Search code examples
pythonpandasdataframemax

How to find the maximum date value with conditions in python?


I have a three columns dataframe as follows. I want to calculate the returns in three months per day for every funds, so I need to get the date with recorded NAV data three months ago. Should I use the max() function with filter() function to deal this problem? If so, how? If not, could you please help me figure out a better way to do this?

fund code date NAV
fund 1 2021-01-04 1.0000
fund 1 2021-01-05 1.0001
fund 1 2021-01-06 1.0023
... ... ...
fund 2 2020-02-08 1.0000
fund 2 2020-02-09 0.9998
fund 2 2020-02-10 1.0001
... ... ...
fund 3 2022-05-04 2.0021
fund 3 2022-05-05 2.0044
fund 3 2022-05-06 2.0305

I tried to combined the max() function with filter() as follows:

max(filter(lambda x: x<=df['date']-timedelta(days=91))) But it didn't work.

Were this in excel, I know I could use the following functions to solve this problem: {max(if(B:B<=B2-91,B:B))}

{max(if(B:B<=B3-91,B:B))}

{max(if(B:B<=B4-91,B:B))}

....

But with python, I don't know what I could do. I just learnt it three days ago. Please help me.

This picture is what I want if it was in excel. The yellow area is the original data. The white part is the procedure I need for the calculation and the red part is the result I want. To get this result, I need to divide the 3rd column by the 5th column.
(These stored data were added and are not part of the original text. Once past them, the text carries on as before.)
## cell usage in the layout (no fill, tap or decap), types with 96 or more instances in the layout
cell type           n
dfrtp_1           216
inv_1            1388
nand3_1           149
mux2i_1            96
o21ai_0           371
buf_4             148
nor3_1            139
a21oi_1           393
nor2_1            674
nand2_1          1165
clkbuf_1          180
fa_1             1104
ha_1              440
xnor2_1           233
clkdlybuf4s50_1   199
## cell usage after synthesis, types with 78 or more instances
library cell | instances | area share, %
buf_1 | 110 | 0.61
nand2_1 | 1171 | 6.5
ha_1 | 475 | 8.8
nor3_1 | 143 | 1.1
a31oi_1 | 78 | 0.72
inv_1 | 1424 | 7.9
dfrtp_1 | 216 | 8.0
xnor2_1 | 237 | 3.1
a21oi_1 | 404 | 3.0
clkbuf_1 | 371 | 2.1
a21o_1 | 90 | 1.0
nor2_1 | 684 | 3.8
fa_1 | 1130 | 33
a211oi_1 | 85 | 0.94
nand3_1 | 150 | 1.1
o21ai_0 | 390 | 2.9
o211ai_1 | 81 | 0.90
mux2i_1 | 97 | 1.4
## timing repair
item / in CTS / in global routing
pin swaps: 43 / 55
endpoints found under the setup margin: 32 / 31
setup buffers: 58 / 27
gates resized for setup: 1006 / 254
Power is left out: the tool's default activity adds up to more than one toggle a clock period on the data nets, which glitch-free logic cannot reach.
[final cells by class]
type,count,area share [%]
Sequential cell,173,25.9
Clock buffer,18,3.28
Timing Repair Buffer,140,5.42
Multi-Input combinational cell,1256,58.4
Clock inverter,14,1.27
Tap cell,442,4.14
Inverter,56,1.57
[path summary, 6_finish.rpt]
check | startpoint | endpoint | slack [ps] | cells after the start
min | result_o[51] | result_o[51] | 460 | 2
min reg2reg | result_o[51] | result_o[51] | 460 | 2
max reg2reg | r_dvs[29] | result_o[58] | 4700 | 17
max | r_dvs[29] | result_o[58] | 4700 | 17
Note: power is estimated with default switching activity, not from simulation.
$ cat config.mk
export PLATFORM = sky130hd
export DESIGN_NAME = regfile_mp_flat
export DESIGN_NICKNAME = d
export VERILOG_FILES = /design/src/rtl/regfile_mp_if.sv /design/src/rtl/regfile_mp.sv /design/src/flat_wrapper.sv
export SDC_FILE = /design/constraint.sdc
export NUM_CORES = 1
export LEC_CHECK = 0
export BUFFER_PORTS_ARGS = -buffer_cell sky130_fd_sc_hd__buf_2
export CORE_MARGIN = 10
export CORE_UTILIZATION = 56
export DETAILED_ROUTE_END_ITERATION = 7
export PLACE_DENSITY_LB_ADDON = 0.15
export SLEW_MARGIN = 15
export SYNTH_ARGS = -nofsm -noshare
export SYNTH_HDL_FRONTEND = slang
export SYNTH_SLANG_ARGS = --single-unit
$ cat constraint.sdc
create_clock -name clk -period 5.04 [get_ports clk]
set_clock_uncertainty 0.15 [all_clocks]
set_input_delay 0.756 -clock clk [delete_from_list [all_inputs] [get_ports clk]]
set_output_delay 0.756 -clock clk [all_outputs]
set_load 0.02 [all_outputs]
$ cat src/rtl/regfile_mp_if.sv
// Register file access bundle: read ports, two write lanes, clear/ready.
// Master drives requests; the register file is the slave.
interface regfile_mp_if #(
  parameter int DATA_W = 32,
  parameter int ADDR_W = 4,
  parameter int NUM_RD = 2
);
  logic                       clear;
  logic                       ready;
  logic [NUM_RD*ADDR_W-1:0]   rd_addr;
  logic [NUM_RD*DATA_W-1:0]   rd_data;
  logic                       wr_en0;
  logic [ADDR_W-1:0]          wr_addr0;
  logic [DATA_W-1:0]          wr_data0;
  logic                       wr_en1;
  logic [ADDR_W-1:0]          wr_addr1;
  logic [DATA_W-1:0]          wr_data1;

  modport master (
    output clear, rd_addr,
    output wr_en0, wr_addr0, wr_data0,
    output wr_en1, wr_addr1, wr_data1,
    input  ready, rd_data
  );

  modport slave (
    input  clear, rd_addr,
    input  wr_en0, wr_addr0, wr_data0,
    input  wr_en1, wr_addr1, wr_data1,
    output ready, rd_data
  );
endinterface

$ cat src/rtl/regfile_mp.sv
// Multi-read, dual-write register file with sweep-based clear.
// Storage has no reset so it can map onto RAM.
module regfile_mp #(
  parameter int DATA_W   = 32,
  parameter int ADDR_W   = 4,
  parameter int NUM_RD   = 2,
  parameter bit ZERO_REG = 1'b1,
  parameter bit BYPASS   = 1'b1
) (
  input  logic          clk,
  input  logic          rst,
  regfile_mp_if.slave   bus
);
  localparam int DEPTH = 2 ** ADDR_W;

  typedef enum logic {CLEAR, RUN} state_e;

  state_e              state_q, state_d;
  logic [ADDR_W:0]     clr_cnt_q, clr_cnt_d;
  logic                ready_q;
  logic                sweep_we;
  logic                wr0_ok, wr1_ok;
  logic [DATA_W-1:0]   mem_q [DEPTH];

  always_ff @(posedge clk) begin
    if (rst) begin
      state_q   <= CLEAR;
      clr_cnt_q <= '0;
      ready_q   <= 1'b0;
    end else begin
      state_q   <= state_d;
      clr_cnt_q <= clr_cnt_d;
      ready_q   <= (state_d == RUN);
    end
  end

  always_comb begin
    state_d   = state_q;
    clr_cnt_d = clr_cnt_q;
    sweep_we  = 1'b0;
    unique case (state_q)
      CLEAR: begin
        sweep_we  = 1'b1;
        clr_cnt_d = clr_cnt_q + 1'b1;
        if (clr_cnt_q == (ADDR_W+1)'(DEPTH-1))
          state_d = RUN;
      end
      RUN: begin
        if (bus.clear) begin
          state_d   = CLEAR;
          clr_cnt_d = '0;
        end
      end
      default: state_d = CLEAR;
    endcase
  end

  // lane 0 yields to lane 1 on an address collision
  always_comb begin
    wr0_ok = bus.wr_en0 && (state_q == RUN);
    wr1_ok = bus.wr_en1 && (state_q == RUN);
    if (ZERO_REG && bus.wr_addr0 == '0) wr0_ok = 1'b0;
    if (ZERO_REG && bus.wr_addr1 == '0) wr1_ok = 1'b0;
    if (bus.wr_en1 && bus.wr_addr1 == bus.wr_addr0)
      wr0_ok = 1'b0;
  end

  always_ff @(posedge clk) begin
    if (!rst) begin
      if (sweep_we)
        mem_q[clr_cnt_q[ADDR_W-1:0]] <= '0;
      if (wr0_ok)
        mem_q[bus.wr_addr0] <= bus.wr_data0;
      if (wr1_ok)
        mem_q[bus.wr_addr1] <= bus.wr_data1;
    end
  end

  assign bus.ready = ready_q;

  for (genvar k = 0; k < NUM_RD; k++) begin : g_rd
    logic [ADDR_W-1:0] ra;
    logic [DATA_W-1:0] rv;

    assign ra = bus.rd_addr[k*ADDR_W +: ADDR_W];

    always_comb begin
      rv = mem_q[ra];
      if (BYPASS && bus.wr_en0 && bus.wr_addr0 == ra)
        rv = bus.wr_data0;
      if (BYPASS && bus.wr_en1 && bus.wr_addr1 == ra)
        rv = bus.wr_data1;
      if (ZERO_REG && ra == '0)
        rv = '0;
      if (!ready_q)
        rv = '0;
    end

    assign bus.rd_data[k*DATA_W +: DATA_W] = rv;
  end
endmodule
$ cat src/flat_wrapper.sv
// flat-port wrapper written by rule: the top's interface ports become plain ports
module regfile_mp_flat 
#(
  parameter int DATA_W   = 32,
  parameter int ADDR_W   = 4,
  parameter int NUM_RD   = 2,
  parameter bit ZERO_REG = 1'b1,
  parameter bit BYPASS   = 1'b1
)
  (clk, rst, bus_clear, bus_rd_addr, bus_wr_en0, bus_wr_addr0, bus_wr_data0, bus_wr_en1, bus_wr_addr1, bus_wr_data1, bus_ready, bus_rd_data);
  regfile_mp_if #(.DATA_W(DATA_W), .ADDR_W(ADDR_W), .NUM_RD(NUM_RD)) bus_i ();
  input  logic clk;
  input  logic rst;
  input wire logic [$bits(bus_i.clear)-1:0] bus_clear;
  input wire logic [$bits(bus_i.rd_addr)-1:0] bus_rd_addr;
  input wire logic [$bits(bus_i.wr_en0)-1:0] bus_wr_en0;
  input wire logic [$bits(bus_i.wr_addr0)-1:0] bus_wr_addr0;
  input wire logic [$bits(bus_i.wr_data0)-1:0] bus_wr_data0;
  input wire logic [$bits(bus_i.wr_en1)-1:0] bus_wr_en1;
  input wire logic [$bits(bus_i.wr_addr1)-1:0] bus_wr_addr1;
  input wire logic [$bits(bus_i.wr_data1)-1:0] bus_wr_data1;
  output wire logic [$bits(bus_i.ready)-1:0] bus_ready;
  output wire logic [$bits(bus_i.rd_data)-1:0] bus_rd_data;
  assign bus_i.clear = bus_clear;
  assign bus_i.rd_addr = bus_rd_addr;
  assign bus_i.wr_en0 = bus_wr_en0;
  assign bus_i.wr_addr0 = bus_wr_addr0;
  assign bus_i.wr_data0 = bus_wr_data0;
  assign bus_i.wr_en1 = bus_wr_en1;
  assign bus_i.wr_addr1 = bus_wr_addr1;
  assign bus_i.wr_data1 = bus_wr_data1;
  assign bus_ready = bus_i.ready;
  assign bus_rd_data = bus_i.rd_data;
  regfile_mp #(.DATA_W(DATA_W), .ADDR_W(ADDR_W), .NUM_RD(NUM_RD), .ZERO_REG(ZERO_REG), .BYPASS(BYPASS)) u_core (.clk(clk), .rst(rst), .bus(bus_i));
endmodule
==> flow_metrics.env <==
export IMPL_ys_ff_latch=518
export IMPL_ios=150
export IMPL_static_leakage_power_nw=12.1
export IMPL_cts_resized=0
export IMPL_synth_cells=2672
export IMPL_criticalPathCategory="input port to output pin"
export IMPL_synth_cell_types=48
export IMPL_grt_pass1_vias=23400
export IMPL_cts_root_buffer="clkbuf_16"
export IMPL_dieHeight_um=254
export IMPL_layout_common_cells="615 x nand2_1, 512 x edfxtp_1, 494 x o21ai_0"
export IMPL_cts_buffer_depth=3
export IMPL_maxSlewHeadroom=0.259
export IMPL_endpoint_kind="output pin"
export IMPL_cts_buffers=56
export IMPL_die_width_um=254
export IMPL_maxCapViolCount=0
export IMPL_regArea_um2=15500
export IMPL_cp_startpoint="bus_rd_addr[7]"
export IMPL_cts_hold_buf=0
export IMPL_ant_nets=0
export IMPL_power_density_nw_per_um2=282
export IMPL_yosys_top_cells_area="edfxtp_1 50%, mux4_2 19%, o21ai_0 8.3%, nand2_1 7.5%, clkbuf_1 2.8%"
export IMPL_final_layout_size_suffix_gt1_frac=0.227
export IMPL_clock_latency_ps=620
export IMPL_yosys_warnings=0
export IMPL_arrival_ps=3640
export IMPL_layout_commonest_cell="nand2_1"
export IMPL_hold_viol_final=0
export IMPL_hp_start="bus_clear"
export IMPL_finalCritPeriodShare=0.902
export IMPL_num_vias=23800
export IMPL_grt_max_degree=83
export IMPL_dr_pass1_iters=6
export IMPL_worstPathMaxFanout=38
export IMPL_dieArea_um2=64600
export IMPL_vias_per_cell=7.10
export IMPL_worstHoldPathType="input port to flop"
export IMPL_drtIter0Drc=3417
export IMPL_place_gp_congestion=0.913
export IMPL_synthFlopType="edfxtp_1"
export IMPL_post_cts_setup_buffers=0
export IMPL_clk_pin_slew_ps=60
export IMPL_grt_ovfl_total=0
export IMPL_required_ps=4130
export IMPL_ir_worst_vdd_mv=0.259
export IMPL_r2r_start="u_core.state_q"
export IMPL_yosysSeqAreaShare=0.504
export IMPL_slew_viol_final=0
export IMPL_yosysTopAreaCellShare=0.500
export IMPL_layoutNonFillerInstCount=3358
export IMPL_crit_path_start_kind="input port"
export IMPL_ys_async_sr_fraction=0
export IMPL_grt_total_usage=0.315
export IMPL_syn_area_per_cell_um2=11.5
export IMPL_core_um2=54000
export IMPL_post_drt_wl_per_cell_um=30.6
export IMPL_setup_tns_ps=0
export IMPL_routed_wl_um=103000
export IMPL_drc=0
export IMPL_io_buffers=149
export IMPL_antenna_found_initial=3
export IMPL_yosysTopAreaCell="edfxtp_1"
export IMPL_cts_tree="yes"
export IMPL_period_needed_ps=4550
export IMPL_num_fill_cells=4174
export IMPL_regToRegSetupSlack_ps=1480
export IMPL_place_hpwl_um=58100
export IMPL_cts_sinks=518
export IMPL_fin_nets=2699
export IMPL_setup_viol=0
export IMPL_syn_to_final_growth_pct=9.78
export IMPL_synth_edf_count=512
export IMPL_initial_core_util=0.569
export IMPL_rsz0062_at_grt="no"
export IMPL_outcome="finished, final reports clean"
export IMPL_grt_pass1_wl_um=150000
export IMPL_synthesis_area_um2=30700
export IMPL_rows=85
export IMPL_dpl_cell_count=3250
export IMPL_worstMarginPinSlew_ps=1110
export IMPL_htree_levels=2
export IMPL_max_freq_mhz=220
export IMPL_syn_nets=2759
export IMPL_multi_input_area_um2=13900
-- sequential cells by signal, summed over array words and instances, names as in the netlist --
name,flops
u_core.state_q,1
u_core.mem_q,512
u_core.clr_cnt_q,5
-- metal layers --
metal / track usage / up-vias / routed length [um]
met4: 0.152 / 2 / 4510
li1: - / 10000 / -
met5: 0 / - / 12
met2: 0.502 / 1778 / 48800
met3: 0.0810 / 340 / 13400
met1: 0.400 / 11700 / 36000
-- where the power goes --
part | switching (mW) | internal, mW
clock | 1.75 | 2.34
combinational | 0.450 | 0.262
sequential | 0.0224 | 4.71
-- stage by stage --
step | area [um^2] | setup slack [ps] | util | hold WS (ps) | power [mW]
6_report | 33700 | 492 | 0.624 | 291 | 9.53
5_1_grt | 33700 | 473 | 0.624 | 316 | 9.73
3_3_place_gp | 31900 | 591 | 0.591 | 383 | 5.50
2_1_floorplan | 30700 | 322 | - | 377 | 5.30
3_5_place_dp | 31900 | 536 | 0.591 | 400 | 5.52
4_1_cts | 33700 | 521 | 0.624 | 272 | 9.52
-- critical path, cell delays in order --
cell and delay [ps]:
buf_4 530, xnor2_1 180, and3_2 520, buf_4 350, a2111oi_0 870, a221o_1 220
buf_2 170
-- cell type report --
type,instances,area share
Timing Repair Buffer,223,0.0465
Clock buffer,67,0.0428
Clock inverter,36,0.00983
Antenna cell,5,0.000371
Inverter,34,0.00378
Sequential cell,518,0.459
Multi-Input combinational cell,1779,0.412
Tap cell,696,0.0258
-- final timing paths --
check | endpoint | cells past startpoint
worst max-delay path | bus_rd_data[61] | 7
worst min-delay path | u_core.clr_cnt_q[4] | 3
worst max register to register | u_core.mem_q[7][30] | 6
worst min register to register | u_core.clr_cnt_q[4] | 3
-- Yosys cell counts, types with 6 or more instances --
library cell,number
a221o_1,32
nand2_1,616
xor2_1,12
xnor2_1,8
mux4_2,255
mux2i_1,32
nor3_1,14
nand3_1,6
a211oi_1,32
edfxtp_1,512
o21ai_0,509
o21ai_1,21
clkbuf_1,229
nand2b_1,9
nor2b_1,38
nor2_1,15
buf_6,8
buf_1,10
a22oi_1,64
buf_2,66
a31oi_1,40
dfxtp_1,6
inv_1,34
a2111oi_0,32
buf_4,25
a21oi_1,12
-- kinds of logic (layout without fill, tap and decap cells) --
group,after synthesis,in the layout,share of synthesized area
AOI/OAI and AO/OA,749,749,0.142
and+or+nand+nor,719,719,0.0947
DFF,518,518,0.504
buffers and inverters,375,360,0.0549
muxes,289,289,0.198
xor gates and xnor gates,20,20,0.00570
adders and majority gates,2,2,0.000814
other,0,5,0
Power figures use the tool's default switching activity.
This picture is what I want if it was in excel. The yellow area is the original data. The white part is the procedure I need for the calculation and the red part is the result I want. To get this result, I need to divide the 3rd column by the 5th column.

I know that I could use pct_change(period=7) function to get the same results in this picture. But here is the tricky part: the line 7 rows before is not necessarily the data 7 days before, and not all the funds are recorded daily. Some funds are recorded weekly, some monthly. So I need to check if the data used for division exists first.


Solution

  • what you need is an implementation of the maximum in sliding window (for your example 1 week, 7days).
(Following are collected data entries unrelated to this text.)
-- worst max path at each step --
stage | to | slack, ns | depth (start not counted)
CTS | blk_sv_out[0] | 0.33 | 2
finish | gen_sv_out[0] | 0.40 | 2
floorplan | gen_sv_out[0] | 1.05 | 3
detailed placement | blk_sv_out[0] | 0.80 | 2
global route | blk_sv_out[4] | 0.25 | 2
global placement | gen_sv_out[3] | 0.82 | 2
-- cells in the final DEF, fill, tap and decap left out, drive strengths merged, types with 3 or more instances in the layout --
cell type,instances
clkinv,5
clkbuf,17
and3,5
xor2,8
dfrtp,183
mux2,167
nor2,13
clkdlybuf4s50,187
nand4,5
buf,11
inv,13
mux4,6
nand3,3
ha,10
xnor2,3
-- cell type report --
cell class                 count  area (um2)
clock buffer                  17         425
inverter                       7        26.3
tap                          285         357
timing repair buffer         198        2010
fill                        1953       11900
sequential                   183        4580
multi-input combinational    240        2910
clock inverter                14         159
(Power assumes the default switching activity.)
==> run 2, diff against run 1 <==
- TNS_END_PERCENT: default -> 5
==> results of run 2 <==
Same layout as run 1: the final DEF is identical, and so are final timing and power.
    I could recreated you example as follow (to create the data frame you have):

    import pandas as pd
    import datetime
    from random import randint
    df = pd.DataFrame(columns=["fund code", "date", "NAV"])
    date = datetime.datetime.strptime("2021-01-04", '%Y-%m-%d')
    for i in range(10):
        df = df.append({"fund code": 'fund 1', "date": date + datetime.timedelta(i), "NAV":randint(0,10)}, ignore_index=True)
        
    for i in range(20, 25):
        df = df.append({"fund code": 'fund 1', "date": date + datetime.timedelta(i), "NAV":randint(0,10)}, ignore_index=True)
        
    for i in range(20, 25):
        df = df.append({"fund code": 'fund 2', "date": date + datetime.timedelta(i), "NAV":randint(0,10)}, ignore_index=True)
    

    this will look like your example, with not continuous dates and two different funds.
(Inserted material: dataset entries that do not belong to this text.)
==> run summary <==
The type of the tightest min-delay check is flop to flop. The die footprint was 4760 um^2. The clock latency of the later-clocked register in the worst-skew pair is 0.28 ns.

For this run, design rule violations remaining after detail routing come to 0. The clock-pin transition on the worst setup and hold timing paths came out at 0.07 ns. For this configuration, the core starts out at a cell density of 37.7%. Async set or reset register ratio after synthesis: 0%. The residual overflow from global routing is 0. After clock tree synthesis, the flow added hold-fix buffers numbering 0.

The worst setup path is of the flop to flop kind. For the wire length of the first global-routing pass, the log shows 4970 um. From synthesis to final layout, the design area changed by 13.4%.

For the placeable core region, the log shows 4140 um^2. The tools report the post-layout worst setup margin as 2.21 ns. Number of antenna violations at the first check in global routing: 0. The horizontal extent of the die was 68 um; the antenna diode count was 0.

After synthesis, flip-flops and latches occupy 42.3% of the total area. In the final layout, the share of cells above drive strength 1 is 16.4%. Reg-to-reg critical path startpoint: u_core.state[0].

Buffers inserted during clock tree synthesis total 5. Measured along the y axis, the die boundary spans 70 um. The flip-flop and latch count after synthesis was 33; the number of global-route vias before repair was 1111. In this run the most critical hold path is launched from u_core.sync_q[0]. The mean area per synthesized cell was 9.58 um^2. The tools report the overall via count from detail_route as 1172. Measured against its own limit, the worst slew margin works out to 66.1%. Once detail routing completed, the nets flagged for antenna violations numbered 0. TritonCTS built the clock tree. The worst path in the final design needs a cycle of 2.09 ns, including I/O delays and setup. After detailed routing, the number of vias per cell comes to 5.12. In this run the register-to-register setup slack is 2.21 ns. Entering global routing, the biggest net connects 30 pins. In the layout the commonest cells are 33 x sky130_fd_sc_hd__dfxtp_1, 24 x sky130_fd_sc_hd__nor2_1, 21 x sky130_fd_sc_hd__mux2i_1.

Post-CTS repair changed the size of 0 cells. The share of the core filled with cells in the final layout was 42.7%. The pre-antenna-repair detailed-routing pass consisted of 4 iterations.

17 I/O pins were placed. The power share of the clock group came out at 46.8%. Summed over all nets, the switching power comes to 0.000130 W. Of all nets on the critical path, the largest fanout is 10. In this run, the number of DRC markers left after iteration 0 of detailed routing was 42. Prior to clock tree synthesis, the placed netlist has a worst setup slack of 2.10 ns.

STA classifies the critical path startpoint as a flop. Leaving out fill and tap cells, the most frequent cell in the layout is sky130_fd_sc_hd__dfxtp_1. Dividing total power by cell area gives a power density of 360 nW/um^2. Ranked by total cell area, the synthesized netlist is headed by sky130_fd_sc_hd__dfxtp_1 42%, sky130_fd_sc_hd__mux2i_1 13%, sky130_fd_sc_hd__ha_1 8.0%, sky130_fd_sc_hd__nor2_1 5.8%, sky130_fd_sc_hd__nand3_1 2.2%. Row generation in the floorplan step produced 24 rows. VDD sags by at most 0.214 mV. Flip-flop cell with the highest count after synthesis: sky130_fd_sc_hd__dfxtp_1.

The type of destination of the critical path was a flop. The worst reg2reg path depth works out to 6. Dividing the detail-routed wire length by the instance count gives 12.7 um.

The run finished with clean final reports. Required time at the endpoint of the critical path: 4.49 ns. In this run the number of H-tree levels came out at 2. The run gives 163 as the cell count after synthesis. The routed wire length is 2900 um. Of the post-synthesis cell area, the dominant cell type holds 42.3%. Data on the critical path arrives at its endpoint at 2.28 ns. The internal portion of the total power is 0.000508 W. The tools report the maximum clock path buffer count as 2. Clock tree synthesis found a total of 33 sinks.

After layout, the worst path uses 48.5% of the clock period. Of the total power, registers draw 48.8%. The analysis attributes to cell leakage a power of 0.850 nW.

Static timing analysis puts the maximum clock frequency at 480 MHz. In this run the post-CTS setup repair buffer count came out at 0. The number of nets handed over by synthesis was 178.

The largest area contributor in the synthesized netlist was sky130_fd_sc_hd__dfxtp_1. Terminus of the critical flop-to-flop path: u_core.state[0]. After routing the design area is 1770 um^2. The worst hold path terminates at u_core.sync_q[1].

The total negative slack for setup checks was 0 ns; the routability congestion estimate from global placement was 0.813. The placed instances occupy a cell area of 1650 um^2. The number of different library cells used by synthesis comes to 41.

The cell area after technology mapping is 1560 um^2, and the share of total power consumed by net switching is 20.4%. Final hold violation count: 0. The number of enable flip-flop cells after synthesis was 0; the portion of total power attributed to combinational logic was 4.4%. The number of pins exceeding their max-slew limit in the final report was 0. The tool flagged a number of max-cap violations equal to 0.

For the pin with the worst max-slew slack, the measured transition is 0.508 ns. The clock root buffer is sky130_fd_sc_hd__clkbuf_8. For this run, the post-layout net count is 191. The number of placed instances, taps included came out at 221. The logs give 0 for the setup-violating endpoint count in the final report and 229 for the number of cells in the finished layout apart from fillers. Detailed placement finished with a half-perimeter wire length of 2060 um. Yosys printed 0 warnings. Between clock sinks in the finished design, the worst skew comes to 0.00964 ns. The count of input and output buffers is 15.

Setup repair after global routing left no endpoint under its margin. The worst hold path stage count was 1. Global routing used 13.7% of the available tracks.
    The maximum sliding window (for variable days length look like this)

    import queue
    class max_queue:
        def __init__(self, win=7):
            self.win = win
            self.queue = queue.deque()
            self.date = None
        def append(self, date, value):
            
            while self.queue and value > self.queue[-1][1]:
                self.queue.pop()
                
            while self.queue and date - self.queue[0][0] >= datetime.timedelta(self.win):
                self.queue.popleft()
                
            self.queue.append((date, value))
            self.date = date
            
        def get_max(self):
            return self.queue[0][1]
        
    

    now you could simply iterate over rows and get the max value in the timeframe you are interested.

    mq = max_queue(7)
    pre_code = ''
    for idx, row in df.iterrows():
        code, date, nav,*_ = row
        if code != pre_code:
            mq = max_queue(7)
        pre_code = code
        mq.append(date, nav)
        df.at[idx, 'max'] = mq.get_max()
    

    results will look like this, with added max column. This assumes that funds data are continuous, but you could as well modify to have seperate max_queue for each funds as well.

    enter image description here

    using max queue to only keep track of the max in the window would be the correct complexity O(n) for a solution. important if you are dealing with huge datasets and especially bigger date ranges (instead of week).